▶ [EXERCISE PROMPT]: Reproduce verbatim only the line that holds "export NUM_CORES = 2" and the lines that follow it to the end of the listing.

# # #

$ cat config.mk
export PLATFORM = sky130hd
export DESIGN_NAME = value_noise_8bit_unit
export DESIGN_NICKNAME = d
export VERILOG_FILES = /design/src/vn8_pkg.sv /design/src/value_noise_8bit_unit.sv
export SDC_FILE = /design/constraint.sdc
export NUM_CORES = 2
export LEC_CHECK = 0
export BUFFER_PORTS_ARGS = -buffer_cell sky130_fd_sc_hd__buf_4
export CAP_MARGIN = 20
export CORE_MARGIN = 2
export CORE_UTILIZATION = 30
export DETAILED_ROUTE_END_ITERATION = 10
export PLACE_DENSITY = 0.5
export SLEW_MARGIN = 20
export SYNTH_ARGS = -nofsm -noshare
export SYNTH_HDL_FRONTEND = slang
export SYNTH_SLANG_ARGS = --single-unit
$ cat constraint.sdc
create_clock -name clk -period 11.6 [get_ports clk]
set_input_delay 2.9 -clock clk [delete_from_list [all_inputs] [get_ports clk]]
set_output_delay 2.9 -clock clk [all_outputs]
set_load 0.05 [all_outputs]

# # #

▶ [ANSWER TO THE PROBLEM]:
export NUM_CORES = 2
export LEC_CHECK = 0
export BUFFER_PORTS_ARGS = -buffer_cell sky130_fd_sc_hd__buf_4
export CAP_MARGIN = 20
export CORE_MARGIN = 2
export CORE_UTILIZATION = 30
export DETAILED_ROUTE_END_ITERATION = 10
export PLACE_DENSITY = 0.5
export SLEW_MARGIN = 20
export SYNTH_ARGS = -nofsm -noshare
export SYNTH_HDL_FRONTEND = slang
export SYNTH_SLANG_ARGS = --single-unit
$ cat constraint.sdc
create_clock -name clk -period 11.6 [get_ports clk]
set_input_delay 2.9 -clock clk [delete_from_list [all_inputs] [get_ports clk]]
set_output_delay 2.9 -clock clk [all_outputs]
set_load 0.05 [all_outputs]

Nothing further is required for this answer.